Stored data
**design.v**
```verilog
module hdmi_driver (
	input clk_50, reset_al,
	output 	wire H_sync, V_sync,
	output 	reg [9:0] CountX, CountY,
	output 	wire [7:0] RED, GREEN, BLUE,
	output 	reg Draw_enable,
	output 	wire scl,  
	output 	wire sda,
	output 	wire fail,  
	output	reg rst,  
	output 	reg clk_25,
	input 	wire HDMI_INT,
	output 	reg mI2C_CTRL_CLK
);
assign H_sync = (CountX>=656) && (CountX<752);
assign V_sync = (CountY>=490) && (CountY<492);
wire 	[6:0] 	slave_address;  
wire 	[7:0] 	data;  
reg 	[2:0] 	byte_num = 2;  
reg 	[7:0] 	byte_lut, byte_lut_next;  
reg 	[9:0] 	clk_divide;  
wire 			read_write = 0;  
wire 			start;  
reg 			clk_50k;  
wire 			reset;
wire 			done;
i2c_master_top I2C_0 (
	.clk_50k		(mI2C_CTRL_CLK),
	.reset			(reset),
	.start			(start),
	.sda			(sda),
	.scl			(scl),
	.slave_address	(slave_address),
	.read_write		(read_write),
	.data			(data),
	.byte_num		(byte_num),
	.fail			(fail),
	.done			(done)
	);
reg_lut LUT0 (
	.byte_lut		(byte_lut),
	.data_byte		(data)
);
reg	[15:0]	mI2C_CLK_DIV;
parameter	CLK_Freq	=	50000000;	 
parameter	I2C_Freq	=	20000;		 
always@(posedge clk_50)  
begin
	if(reset)
	begin
		mI2C_CTRL_CLK	<=	0;
		mI2C_CLK_DIV	<=	0;
	end
	else
	begin
		if( mI2C_CLK_DIV	<	(CLK_Freq/I2C_Freq) )
			mI2C_CLK_DIV	<=	mI2C_CLK_DIV+1'b1;
		else
		begin
			mI2C_CLK_DIV	<=	0;
			mI2C_CTRL_CLK	<=	~mI2C_CTRL_CLK;
		end
	end
end
assign GREEN = CountX[7:0];
assign BLUE = CountY[7:0];
assign RED = CountY[7:0]/2;
assign reset = ~reset_al;
assign start = 1; 
assign slave_address = 7'h72;  
always @ (posedge clk_50) begin  
	clk_25 <= (rst) ? 0 : ~clk_25;
end
always @ (posedge done) begin  
byte_lut_next <= byte_lut + 1;
end
always @ (posedge clk_50) begin  
	rst <= reset;
	if (reset) begin  
		clk_50k <= 0;
		clk_divide <= 0;
	end
	if (clk_divide == 500) begin  
		clk_50k <= ~clk_50k;
		clk_divide <= 0;
	end
	else
		clk_divide <= clk_divide + 1;
		byte_lut <= (byte_lut == 62) ? 0 : byte_lut_next;  
end
always @ (posedge clk_25) begin  
	if (reset) begin
		CountX <= 0;
		CountY <= 0;
	end
	else begin
		CountX <= (CountX == 799) ? 0 : CountX + 1;
		if (CountX == 799) CountY <= (CountY == 524) ? 0 : CountY + 1;
	end
end
always @ (*) begin
	if (CountX <= 640 && CountY <= 480)
		Draw_enable = 1;
	else
		Draw_enable = 0;
end
endmodule
module i2c_master_top
(
	input clk_50k,  
	input wire reset,  
	input wire start,  
	output reg sda,  
	output reg scl,  
	input wire [6:0] slave_address,  
	input wire read_write,  
	input wire [7:0] data,  
	input wire [2:0] byte_num,  
	output reg done,  
	output reg fail  
);
reg [3:0] counter;  
reg [7:0] message;  
reg [4:0] state, next_state;  
reg ack;  
reg [2:0] byte_num_local;  
reg address;  
localparam  
	IDLE = 0, 
	SEND_1 = 1,
	ACK_NACK_1 = 2,
	FAIL = 3,
	START_1 = 4,
	START_2 = 5,
	STOP = 6,
	SEND_2 = 7,
	SEND_3 = 8,
	DONE_1 = 9,
	DONE_2 = 10,
	ACK_NACK_2 = 11,
	ACK_NACK_3 = 12,
	STOP_2 = 13,
	DELAY = 14;
always @ (posedge clk_50k) begin
	if (reset) begin  
		state <= IDLE;	
	end
	else
		state <= next_state;
	case (state)
		IDLE : begin
			address <= 1;
			counter <= 8;
			scl <= 1;
			sda <= 1;
			byte_num_local <= byte_num;
			done <= 0;
		end
		START_1 : begin
			fail <= 0;
			sda <= 0;
		end
		START_2 : begin
			scl <= 0;
		end
		SEND_1 : begin
			sda <= (counter != 0) ? message[counter - 1] : 0;
		end
		SEND_2 : begin
			scl <= 1;
			counter <= counter - 1;
		end
		SEND_3 : begin
			scl <= 0;
		end
		ACK_NACK_1 : begin
			scl <= 1;
		end
		ACK_NACK_2 : begin
			ack <= !sda;
		end
		ACK_NACK_3 : begin
			scl <= 0;
		end
		STOP : begin
			scl <= 1;
		end
		STOP_2 : begin
			sda <= 1;
		end
		DONE_1 : begin
			done <= (address) ? done : 1;
			address <= 0;
		end
		DONE_2 : begin
			byte_num_local <= (address) ? byte_num_local : byte_num_local - 1;
			counter <= 8;
			address <= 0;
			done <= 0;
		end
		FAIL : begin
			fail <= 1;
		end
	endcase
end
always @ (*) begin
	message = (address) ? {read_write, slave_address} : data;
	case (state)
		IDLE : next_state = (start) ? START_1 : IDLE;  
		START_1 : next_state = START_2;
		START_2 : next_state = SEND_1;
		SEND_1 : next_state = (counter == 0) ? ACK_NACK_1 : DELAY;  
		DELAY	: next_state = SEND_2;
		SEND_2 : next_state = SEND_3;
		SEND_3 : next_state = SEND_1;
		ACK_NACK_1 : next_state = ACK_NACK_2;  
		ACK_NACK_2 : next_state = ACK_NACK_3;
		ACK_NACK_3 : next_state = (ack) ? DONE_1 : FAIL;  
		DONE_1 : next_state = DONE_2;
		DONE_2 : next_state = (byte_num_local == 0) ? STOP : SEND_1;
		STOP : next_state = STOP_2;
		STOP_2 : next_state = IDLE;
		FAIL : next_state = FAIL;  
		default : next_state = IDLE;
	endcase
end
endmodule
module reg_lut
(
input wire [7:0] byte_lut,
output reg [7:0] data_byte
);
always @ (*) begin
	case(byte_lut)
	0:	data_byte	=	8'h98; 
	1:	data_byte	=	8'h03;
	2:	data_byte	=	8'h01;
	3:	data_byte	=	8'h00;
	4:	data_byte	=	8'h02;
	5:	data_byte	=	8'h18;
	6:	data_byte	=	8'h03;
	7:	data_byte	=	8'h00;
	8:	data_byte	=	8'h14;
	9:	data_byte	=	8'h70;
	10:	data_byte	=	8'h15;
	11:	data_byte	=	8'h20;
	12:	data_byte	=	8'h16;
	13:	data_byte	=	8'h30;
	14:	data_byte	=	8'h18;
	15:	data_byte	=	8'h46;
	16:	data_byte	=	8'h40;
	17:	data_byte	=	8'h80;
	18:	data_byte	=	8'h41;
	19:	data_byte	=	8'h10;
	20:	data_byte	=	8'h49;
	21:	data_byte	=	8'hA8;
	22:	data_byte	=	8'h55;
	23:	data_byte	=	8'h10;
	24:	data_byte	=	8'h56;
	25:	data_byte	=	8'h08;
	26:	data_byte	=	8'h96;
	27:	data_byte	=	8'hF6;
	28:	data_byte	=	8'h73;
	29:	data_byte	=	8'h07;
	30:	data_byte	=	8'h76;
	31:	data_byte	=	8'h1F;
	32:	data_byte	=	8'h98;
	33:	data_byte	=	8'h03;
	34:	data_byte	=	8'h99;
	35:	data_byte	=	8'h02;
	36:	data_byte	=	8'h9A;
	37:	data_byte	=	8'hE0;
	38:	data_byte	=	8'h9C;
	39:	data_byte	=	8'h30;
	40:	data_byte	=	8'h9D;
	41:	data_byte	=	8'h61;
	42:	data_byte	=	8'hA2;
	43:	data_byte	=	8'hA4;
	44:	data_byte	=	8'hA3;
	45:	data_byte	=	8'hA4;
	46:	data_byte	=	8'hA5;
	47:	data_byte	=	8'h04;
	48:	data_byte	=	8'hAB;
	49:	data_byte	=	8'h40;
	50:	data_byte	=	8'hAF;
	51:	data_byte	=	8'h16;
	52:	data_byte	=	8'hBA;
	53:	data_byte	=	8'h60;
	54:	data_byte	=	8'hD1;
	55:	data_byte	=	8'hFF;
	56:	data_byte	=	8'hDE;
	57:	data_byte	=	8'h10;
	58:	data_byte	=	8'hE4;
	59:	data_byte	=	8'h60;
	60:	data_byte	=	8'hFA;
	61: data_byte	=	8'h7D;
	default:		data_byte	=	8'h00;
	endcase
end
endmodule
```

_WORK TO BE COMPLETED_
All lines in the data that contain the word "parameter" should be copied.

_ANSWER AREA_
parameter	CLK_Freq	=	50000000;	 
parameter	I2C_Freq	=	20000;		 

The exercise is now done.